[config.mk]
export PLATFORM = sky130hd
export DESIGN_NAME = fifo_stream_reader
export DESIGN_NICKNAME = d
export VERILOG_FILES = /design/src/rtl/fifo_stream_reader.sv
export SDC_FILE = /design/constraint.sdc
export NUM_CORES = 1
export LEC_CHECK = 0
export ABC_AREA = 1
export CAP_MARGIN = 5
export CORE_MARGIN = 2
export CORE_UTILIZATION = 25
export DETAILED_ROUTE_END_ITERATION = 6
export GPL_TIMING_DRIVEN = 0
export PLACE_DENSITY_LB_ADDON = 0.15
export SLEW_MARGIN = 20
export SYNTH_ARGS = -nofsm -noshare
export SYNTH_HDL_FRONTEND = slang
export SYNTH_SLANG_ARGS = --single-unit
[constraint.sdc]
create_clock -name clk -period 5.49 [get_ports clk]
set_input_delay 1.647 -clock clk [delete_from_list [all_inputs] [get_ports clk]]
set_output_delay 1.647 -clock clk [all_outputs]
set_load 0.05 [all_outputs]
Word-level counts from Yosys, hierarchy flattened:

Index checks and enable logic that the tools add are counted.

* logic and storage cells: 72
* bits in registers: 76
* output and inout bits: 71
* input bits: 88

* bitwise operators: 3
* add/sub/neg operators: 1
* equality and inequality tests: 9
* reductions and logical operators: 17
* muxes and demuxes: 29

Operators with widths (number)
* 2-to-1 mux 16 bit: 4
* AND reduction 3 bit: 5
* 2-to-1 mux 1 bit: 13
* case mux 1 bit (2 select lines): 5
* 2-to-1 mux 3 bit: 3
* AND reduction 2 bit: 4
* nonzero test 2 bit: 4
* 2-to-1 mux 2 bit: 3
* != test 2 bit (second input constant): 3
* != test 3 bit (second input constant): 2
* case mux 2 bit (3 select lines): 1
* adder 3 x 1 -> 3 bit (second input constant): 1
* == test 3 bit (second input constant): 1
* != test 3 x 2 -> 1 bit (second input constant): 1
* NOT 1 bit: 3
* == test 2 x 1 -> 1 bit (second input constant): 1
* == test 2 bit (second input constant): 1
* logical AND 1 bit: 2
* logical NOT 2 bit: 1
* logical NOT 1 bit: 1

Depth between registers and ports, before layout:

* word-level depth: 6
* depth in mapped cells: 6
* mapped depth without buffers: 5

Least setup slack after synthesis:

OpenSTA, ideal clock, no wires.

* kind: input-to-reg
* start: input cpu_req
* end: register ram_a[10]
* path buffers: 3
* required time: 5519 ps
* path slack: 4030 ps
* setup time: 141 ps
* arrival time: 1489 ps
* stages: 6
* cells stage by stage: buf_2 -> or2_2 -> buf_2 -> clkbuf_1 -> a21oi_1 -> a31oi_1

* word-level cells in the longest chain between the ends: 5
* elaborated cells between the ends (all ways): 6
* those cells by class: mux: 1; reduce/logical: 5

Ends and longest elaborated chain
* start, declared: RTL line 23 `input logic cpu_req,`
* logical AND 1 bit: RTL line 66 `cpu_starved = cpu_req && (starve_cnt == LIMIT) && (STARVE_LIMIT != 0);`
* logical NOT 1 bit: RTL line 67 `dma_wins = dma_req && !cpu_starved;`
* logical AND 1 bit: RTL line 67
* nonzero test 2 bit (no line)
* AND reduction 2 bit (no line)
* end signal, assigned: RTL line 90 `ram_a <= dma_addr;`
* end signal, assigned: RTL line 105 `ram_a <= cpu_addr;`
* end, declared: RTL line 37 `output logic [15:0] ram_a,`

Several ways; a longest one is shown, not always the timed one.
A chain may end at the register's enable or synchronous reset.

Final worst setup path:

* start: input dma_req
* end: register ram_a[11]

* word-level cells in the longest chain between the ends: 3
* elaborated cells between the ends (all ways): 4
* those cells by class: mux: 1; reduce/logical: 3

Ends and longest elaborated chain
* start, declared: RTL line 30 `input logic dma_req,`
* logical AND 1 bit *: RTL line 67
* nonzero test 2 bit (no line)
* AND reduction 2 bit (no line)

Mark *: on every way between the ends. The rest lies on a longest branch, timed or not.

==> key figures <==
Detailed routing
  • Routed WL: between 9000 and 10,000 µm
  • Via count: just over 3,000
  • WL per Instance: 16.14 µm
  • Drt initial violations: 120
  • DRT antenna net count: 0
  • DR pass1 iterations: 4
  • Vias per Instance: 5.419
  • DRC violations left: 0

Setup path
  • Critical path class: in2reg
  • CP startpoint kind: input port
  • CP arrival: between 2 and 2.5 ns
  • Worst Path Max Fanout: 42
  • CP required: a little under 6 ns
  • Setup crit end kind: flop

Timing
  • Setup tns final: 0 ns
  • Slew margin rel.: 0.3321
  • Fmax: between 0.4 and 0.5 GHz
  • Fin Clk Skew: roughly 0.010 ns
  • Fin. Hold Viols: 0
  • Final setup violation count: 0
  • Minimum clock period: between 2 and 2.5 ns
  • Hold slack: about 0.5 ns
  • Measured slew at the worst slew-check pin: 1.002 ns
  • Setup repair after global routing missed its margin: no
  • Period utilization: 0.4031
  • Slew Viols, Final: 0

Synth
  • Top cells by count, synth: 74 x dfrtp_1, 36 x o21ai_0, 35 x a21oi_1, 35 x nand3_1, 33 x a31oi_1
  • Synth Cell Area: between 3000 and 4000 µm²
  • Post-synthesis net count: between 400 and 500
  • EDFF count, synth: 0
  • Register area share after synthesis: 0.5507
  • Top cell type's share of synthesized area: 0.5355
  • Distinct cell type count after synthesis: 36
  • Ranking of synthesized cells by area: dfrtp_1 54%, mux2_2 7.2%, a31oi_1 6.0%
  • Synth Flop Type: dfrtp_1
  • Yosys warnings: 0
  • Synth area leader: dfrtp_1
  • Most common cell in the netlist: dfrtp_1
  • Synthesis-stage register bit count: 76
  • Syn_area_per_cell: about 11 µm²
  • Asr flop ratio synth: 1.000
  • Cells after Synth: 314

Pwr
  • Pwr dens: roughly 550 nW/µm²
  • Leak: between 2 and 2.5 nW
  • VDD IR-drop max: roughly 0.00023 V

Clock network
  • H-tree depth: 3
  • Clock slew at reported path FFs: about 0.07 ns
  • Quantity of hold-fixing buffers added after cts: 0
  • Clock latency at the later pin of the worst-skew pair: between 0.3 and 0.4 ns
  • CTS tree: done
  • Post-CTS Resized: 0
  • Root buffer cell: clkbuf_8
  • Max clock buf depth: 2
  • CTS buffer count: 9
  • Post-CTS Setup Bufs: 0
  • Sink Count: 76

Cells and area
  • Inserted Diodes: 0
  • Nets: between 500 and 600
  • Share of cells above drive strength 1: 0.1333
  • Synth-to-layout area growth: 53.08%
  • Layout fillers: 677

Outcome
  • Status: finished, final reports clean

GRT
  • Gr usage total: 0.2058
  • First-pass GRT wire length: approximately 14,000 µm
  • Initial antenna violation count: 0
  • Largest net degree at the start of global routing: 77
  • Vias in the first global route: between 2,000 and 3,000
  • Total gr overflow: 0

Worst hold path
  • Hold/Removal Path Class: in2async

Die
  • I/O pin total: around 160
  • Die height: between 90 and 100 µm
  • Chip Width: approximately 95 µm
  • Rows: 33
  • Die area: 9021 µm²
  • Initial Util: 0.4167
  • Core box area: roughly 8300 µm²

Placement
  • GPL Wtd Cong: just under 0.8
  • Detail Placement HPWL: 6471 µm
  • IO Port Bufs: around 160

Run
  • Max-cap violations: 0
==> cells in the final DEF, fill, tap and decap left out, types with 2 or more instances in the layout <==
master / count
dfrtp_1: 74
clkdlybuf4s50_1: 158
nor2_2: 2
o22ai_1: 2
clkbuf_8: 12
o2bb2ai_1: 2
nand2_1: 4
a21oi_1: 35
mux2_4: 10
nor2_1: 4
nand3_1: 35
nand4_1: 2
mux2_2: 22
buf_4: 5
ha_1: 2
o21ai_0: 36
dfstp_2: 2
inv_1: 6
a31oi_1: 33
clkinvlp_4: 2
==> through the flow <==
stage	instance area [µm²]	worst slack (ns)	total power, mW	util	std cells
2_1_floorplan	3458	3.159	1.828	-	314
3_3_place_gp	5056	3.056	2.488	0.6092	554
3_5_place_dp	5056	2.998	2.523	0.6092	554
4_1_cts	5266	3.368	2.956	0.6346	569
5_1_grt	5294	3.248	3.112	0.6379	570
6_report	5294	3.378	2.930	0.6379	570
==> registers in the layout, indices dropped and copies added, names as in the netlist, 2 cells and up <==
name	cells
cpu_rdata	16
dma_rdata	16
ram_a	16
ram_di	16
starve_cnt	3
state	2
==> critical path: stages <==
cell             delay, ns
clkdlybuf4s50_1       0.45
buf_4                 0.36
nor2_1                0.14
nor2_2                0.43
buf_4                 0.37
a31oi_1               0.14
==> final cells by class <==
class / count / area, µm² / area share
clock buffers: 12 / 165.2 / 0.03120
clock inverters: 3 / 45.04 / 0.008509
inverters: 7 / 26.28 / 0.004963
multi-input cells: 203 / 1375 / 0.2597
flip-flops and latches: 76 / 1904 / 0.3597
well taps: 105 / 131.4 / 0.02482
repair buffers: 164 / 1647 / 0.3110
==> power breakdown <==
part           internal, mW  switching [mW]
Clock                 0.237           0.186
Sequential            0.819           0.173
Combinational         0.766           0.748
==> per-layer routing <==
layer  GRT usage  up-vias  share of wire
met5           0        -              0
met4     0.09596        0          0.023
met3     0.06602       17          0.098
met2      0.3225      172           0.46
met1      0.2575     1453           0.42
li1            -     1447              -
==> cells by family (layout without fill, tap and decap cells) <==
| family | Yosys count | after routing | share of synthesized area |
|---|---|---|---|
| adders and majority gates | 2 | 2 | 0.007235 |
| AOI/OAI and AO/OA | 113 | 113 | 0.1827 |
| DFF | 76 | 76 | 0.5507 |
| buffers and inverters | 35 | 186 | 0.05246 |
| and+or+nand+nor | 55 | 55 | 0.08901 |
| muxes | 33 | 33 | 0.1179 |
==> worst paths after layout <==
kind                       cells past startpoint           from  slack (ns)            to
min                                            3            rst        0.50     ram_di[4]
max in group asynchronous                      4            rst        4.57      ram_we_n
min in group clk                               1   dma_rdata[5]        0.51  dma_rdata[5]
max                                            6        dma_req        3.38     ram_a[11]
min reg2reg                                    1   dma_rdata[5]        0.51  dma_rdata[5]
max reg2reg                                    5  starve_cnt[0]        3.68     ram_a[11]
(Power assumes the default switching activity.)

## [Task details]
Produce a verbatim copy of the lines from the one holding "flip-flops and latches: 76 / 1904 / 0.3597" to the final line of the data, and nothing more.

## [Exercise result]
flip-flops and latches: 76 / 1904 / 0.3597
well taps: 105 / 131.4 / 0.02482
repair buffers: 164 / 1647 / 0.3110
==> power breakdown <==
part           internal, mW  switching [mW]
Clock                 0.237           0.186
Sequential            0.819           0.173
Combinational         0.766           0.748
==> per-layer routing <==
layer  GRT usage  up-vias  share of wire
met5           0        -              0
met4     0.09596        0          0.023
met3     0.06602       17          0.098
met2      0.3225      172           0.46
met1      0.2575     1453           0.42
li1            -     1447              -
==> cells by family (layout without fill, tap and decap cells) <==
| family | Yosys count | after routing | share of synthesized area |
|---|---|---|---|
| adders and majority gates | 2 | 2 | 0.007235 |
| AOI/OAI and AO/OA | 113 | 113 | 0.1827 |
| DFF | 76 | 76 | 0.5507 |
| buffers and inverters | 35 | 186 | 0.05246 |
| and+or+nand+nor | 55 | 55 | 0.08901 |
| muxes | 33 | 33 | 0.1179 |
==> worst paths after layout <==
kind                       cells past startpoint           from  slack (ns)            to
min                                            3            rst        0.50     ram_di[4]
max in group asynchronous                      4            rst        4.57      ram_we_n
min in group clk                               1   dma_rdata[5]        0.51  dma_rdata[5]
max                                            6        dma_req        3.38     ram_a[11]
min reg2reg                                    1   dma_rdata[5]        0.51  dma_rdata[5]
max reg2reg                                    5  starve_cnt[0]        3.68     ram_a[11]
(Power assumes the default switching activity.)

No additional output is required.